(Input records Opens)

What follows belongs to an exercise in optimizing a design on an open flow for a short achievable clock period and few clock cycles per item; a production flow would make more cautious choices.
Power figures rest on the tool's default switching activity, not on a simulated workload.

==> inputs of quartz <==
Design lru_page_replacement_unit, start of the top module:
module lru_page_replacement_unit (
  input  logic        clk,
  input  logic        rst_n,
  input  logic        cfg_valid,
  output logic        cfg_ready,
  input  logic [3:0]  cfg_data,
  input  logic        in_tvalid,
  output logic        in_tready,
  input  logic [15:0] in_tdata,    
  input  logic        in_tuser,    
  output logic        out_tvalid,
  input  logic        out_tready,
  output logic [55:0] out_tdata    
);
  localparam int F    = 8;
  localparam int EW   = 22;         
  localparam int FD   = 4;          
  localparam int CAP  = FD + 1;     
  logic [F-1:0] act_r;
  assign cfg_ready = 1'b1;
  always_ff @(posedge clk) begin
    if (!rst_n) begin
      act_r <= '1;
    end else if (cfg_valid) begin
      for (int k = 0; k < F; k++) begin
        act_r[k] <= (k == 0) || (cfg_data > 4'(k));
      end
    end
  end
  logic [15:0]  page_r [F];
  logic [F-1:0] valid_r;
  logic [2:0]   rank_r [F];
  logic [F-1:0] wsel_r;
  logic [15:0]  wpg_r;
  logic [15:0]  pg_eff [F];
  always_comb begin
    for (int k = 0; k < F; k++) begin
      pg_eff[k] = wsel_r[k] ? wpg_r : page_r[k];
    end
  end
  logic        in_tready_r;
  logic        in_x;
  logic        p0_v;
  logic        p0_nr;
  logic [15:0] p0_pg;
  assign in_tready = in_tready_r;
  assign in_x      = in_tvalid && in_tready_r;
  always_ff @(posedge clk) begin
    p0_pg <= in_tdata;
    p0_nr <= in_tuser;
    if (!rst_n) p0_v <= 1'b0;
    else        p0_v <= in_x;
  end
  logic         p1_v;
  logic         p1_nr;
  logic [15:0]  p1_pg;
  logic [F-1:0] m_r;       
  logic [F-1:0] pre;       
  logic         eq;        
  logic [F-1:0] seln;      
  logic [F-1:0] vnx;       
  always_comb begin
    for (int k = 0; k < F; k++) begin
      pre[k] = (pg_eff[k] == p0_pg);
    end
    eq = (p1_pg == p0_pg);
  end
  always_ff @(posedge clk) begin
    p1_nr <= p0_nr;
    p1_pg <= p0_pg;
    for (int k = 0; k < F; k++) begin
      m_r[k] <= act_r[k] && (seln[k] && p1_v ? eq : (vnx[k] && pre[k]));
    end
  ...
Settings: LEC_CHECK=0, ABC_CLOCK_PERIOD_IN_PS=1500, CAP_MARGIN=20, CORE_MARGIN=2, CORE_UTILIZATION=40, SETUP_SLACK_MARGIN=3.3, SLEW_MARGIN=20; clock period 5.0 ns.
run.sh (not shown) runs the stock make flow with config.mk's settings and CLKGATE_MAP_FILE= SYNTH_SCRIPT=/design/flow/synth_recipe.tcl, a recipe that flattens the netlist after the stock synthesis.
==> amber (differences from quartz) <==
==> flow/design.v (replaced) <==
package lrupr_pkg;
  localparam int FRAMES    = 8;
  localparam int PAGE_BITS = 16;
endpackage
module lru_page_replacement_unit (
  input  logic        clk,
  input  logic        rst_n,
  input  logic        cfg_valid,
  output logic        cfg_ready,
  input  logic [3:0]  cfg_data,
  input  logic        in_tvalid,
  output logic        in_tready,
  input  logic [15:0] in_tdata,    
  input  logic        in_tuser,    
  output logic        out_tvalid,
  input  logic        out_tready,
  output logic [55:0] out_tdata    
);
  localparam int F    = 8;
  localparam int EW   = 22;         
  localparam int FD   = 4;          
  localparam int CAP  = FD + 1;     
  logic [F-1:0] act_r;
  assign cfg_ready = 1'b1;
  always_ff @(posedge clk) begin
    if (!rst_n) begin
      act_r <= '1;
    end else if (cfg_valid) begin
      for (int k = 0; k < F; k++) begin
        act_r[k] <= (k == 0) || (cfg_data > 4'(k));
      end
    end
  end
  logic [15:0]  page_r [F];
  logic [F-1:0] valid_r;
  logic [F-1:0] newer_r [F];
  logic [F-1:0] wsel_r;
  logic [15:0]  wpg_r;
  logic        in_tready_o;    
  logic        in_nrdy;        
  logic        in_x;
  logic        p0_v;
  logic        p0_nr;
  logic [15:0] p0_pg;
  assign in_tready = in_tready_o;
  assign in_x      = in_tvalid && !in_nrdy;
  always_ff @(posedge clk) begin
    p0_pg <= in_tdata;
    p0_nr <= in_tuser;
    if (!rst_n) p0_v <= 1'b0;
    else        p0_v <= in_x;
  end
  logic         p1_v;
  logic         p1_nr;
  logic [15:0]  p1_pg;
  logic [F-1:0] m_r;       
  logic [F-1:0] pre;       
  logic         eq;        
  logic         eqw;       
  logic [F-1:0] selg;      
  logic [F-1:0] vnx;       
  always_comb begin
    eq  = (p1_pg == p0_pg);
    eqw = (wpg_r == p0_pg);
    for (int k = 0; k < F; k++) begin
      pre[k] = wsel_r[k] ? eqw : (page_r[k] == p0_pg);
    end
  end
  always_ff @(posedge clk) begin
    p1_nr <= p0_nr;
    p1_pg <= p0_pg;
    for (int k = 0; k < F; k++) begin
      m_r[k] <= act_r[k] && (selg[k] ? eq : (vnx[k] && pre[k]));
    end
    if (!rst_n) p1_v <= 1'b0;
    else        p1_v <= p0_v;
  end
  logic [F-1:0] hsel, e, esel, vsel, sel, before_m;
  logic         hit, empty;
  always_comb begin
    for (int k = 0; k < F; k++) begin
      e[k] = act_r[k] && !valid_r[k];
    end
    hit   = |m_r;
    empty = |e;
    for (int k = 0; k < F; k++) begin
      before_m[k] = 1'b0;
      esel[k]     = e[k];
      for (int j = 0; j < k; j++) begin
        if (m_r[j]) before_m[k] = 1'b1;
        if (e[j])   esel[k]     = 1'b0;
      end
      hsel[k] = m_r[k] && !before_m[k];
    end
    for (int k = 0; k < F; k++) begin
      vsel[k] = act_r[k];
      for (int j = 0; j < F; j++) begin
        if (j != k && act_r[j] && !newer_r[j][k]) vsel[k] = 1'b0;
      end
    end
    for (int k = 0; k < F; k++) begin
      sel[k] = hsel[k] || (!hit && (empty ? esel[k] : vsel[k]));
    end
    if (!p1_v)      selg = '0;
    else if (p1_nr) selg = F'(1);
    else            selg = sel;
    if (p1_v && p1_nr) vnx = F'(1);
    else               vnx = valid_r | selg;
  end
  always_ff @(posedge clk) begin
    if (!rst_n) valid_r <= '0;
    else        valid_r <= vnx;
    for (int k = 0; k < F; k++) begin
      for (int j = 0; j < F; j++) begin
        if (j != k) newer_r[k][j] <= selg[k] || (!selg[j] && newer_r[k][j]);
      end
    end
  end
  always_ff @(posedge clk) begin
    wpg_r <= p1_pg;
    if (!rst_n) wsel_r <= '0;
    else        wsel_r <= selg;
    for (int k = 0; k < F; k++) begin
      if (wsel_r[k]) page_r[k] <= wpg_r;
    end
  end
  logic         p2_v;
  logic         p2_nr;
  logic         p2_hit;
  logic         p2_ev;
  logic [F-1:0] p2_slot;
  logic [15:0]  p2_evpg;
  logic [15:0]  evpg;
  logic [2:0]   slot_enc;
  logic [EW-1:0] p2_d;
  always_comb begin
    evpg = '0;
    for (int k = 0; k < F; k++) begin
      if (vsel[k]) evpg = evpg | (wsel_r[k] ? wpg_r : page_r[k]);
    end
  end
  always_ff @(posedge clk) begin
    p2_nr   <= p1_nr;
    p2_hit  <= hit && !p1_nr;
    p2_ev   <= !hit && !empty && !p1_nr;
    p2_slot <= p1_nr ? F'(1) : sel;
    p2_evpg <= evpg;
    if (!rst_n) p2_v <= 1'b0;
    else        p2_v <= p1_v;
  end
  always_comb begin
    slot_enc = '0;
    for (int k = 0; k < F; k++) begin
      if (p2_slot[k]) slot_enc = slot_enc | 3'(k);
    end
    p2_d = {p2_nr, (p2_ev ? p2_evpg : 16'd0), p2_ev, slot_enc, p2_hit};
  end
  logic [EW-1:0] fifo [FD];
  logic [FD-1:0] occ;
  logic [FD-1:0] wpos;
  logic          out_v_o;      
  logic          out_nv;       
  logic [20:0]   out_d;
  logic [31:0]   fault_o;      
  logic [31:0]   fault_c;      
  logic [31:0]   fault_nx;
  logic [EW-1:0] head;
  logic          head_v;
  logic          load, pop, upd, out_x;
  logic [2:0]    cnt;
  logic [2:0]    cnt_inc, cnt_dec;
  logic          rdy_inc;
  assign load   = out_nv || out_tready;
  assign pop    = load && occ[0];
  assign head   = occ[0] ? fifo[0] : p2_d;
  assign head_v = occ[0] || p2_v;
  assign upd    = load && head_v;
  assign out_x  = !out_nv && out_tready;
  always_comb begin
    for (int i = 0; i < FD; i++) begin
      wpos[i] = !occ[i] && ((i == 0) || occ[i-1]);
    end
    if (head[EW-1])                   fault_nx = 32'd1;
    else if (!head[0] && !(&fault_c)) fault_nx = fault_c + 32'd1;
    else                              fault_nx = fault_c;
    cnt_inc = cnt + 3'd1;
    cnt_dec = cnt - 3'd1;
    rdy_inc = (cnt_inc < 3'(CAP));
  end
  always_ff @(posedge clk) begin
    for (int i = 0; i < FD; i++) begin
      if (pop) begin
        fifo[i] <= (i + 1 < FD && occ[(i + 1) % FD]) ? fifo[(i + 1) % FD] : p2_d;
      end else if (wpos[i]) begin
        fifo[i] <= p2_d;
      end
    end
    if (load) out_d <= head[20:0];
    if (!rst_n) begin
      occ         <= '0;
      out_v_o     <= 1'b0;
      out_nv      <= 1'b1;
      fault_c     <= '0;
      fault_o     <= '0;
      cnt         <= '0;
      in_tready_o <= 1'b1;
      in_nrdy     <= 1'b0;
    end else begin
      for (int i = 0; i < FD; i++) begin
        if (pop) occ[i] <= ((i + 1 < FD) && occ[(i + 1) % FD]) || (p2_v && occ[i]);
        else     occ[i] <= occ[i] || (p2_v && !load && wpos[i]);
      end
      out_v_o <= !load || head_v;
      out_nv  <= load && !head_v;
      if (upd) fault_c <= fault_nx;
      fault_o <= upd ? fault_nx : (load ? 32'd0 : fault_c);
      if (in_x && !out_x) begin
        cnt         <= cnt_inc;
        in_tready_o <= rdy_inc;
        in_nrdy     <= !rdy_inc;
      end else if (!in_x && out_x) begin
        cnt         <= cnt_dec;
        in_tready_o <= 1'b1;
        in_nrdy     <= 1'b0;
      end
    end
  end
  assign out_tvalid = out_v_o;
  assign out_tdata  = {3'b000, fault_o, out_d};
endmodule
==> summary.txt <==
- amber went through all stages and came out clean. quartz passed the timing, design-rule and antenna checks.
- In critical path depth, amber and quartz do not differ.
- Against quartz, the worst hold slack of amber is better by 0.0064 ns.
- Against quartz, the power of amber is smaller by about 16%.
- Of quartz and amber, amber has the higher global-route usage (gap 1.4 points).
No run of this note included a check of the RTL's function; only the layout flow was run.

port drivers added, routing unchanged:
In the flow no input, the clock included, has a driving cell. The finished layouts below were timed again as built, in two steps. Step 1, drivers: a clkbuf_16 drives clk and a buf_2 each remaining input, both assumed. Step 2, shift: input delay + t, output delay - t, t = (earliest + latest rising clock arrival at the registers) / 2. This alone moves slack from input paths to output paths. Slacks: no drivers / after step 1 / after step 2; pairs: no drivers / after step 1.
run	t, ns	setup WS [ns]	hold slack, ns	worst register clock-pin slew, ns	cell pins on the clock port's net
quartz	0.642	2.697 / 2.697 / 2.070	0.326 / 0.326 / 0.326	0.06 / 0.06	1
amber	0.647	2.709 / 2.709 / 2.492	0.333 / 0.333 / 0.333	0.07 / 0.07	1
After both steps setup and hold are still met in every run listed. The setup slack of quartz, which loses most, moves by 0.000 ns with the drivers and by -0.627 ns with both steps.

(Input records Closes)

Your instructions
Reproduce all lines from the records above that include the word "seln".

Exercise solution
  logic [F-1:0] seln;      
      m_r[k] <= act_r[k] && (seln[k] && p1_v ? eq : (vnx[k] && pre[k]));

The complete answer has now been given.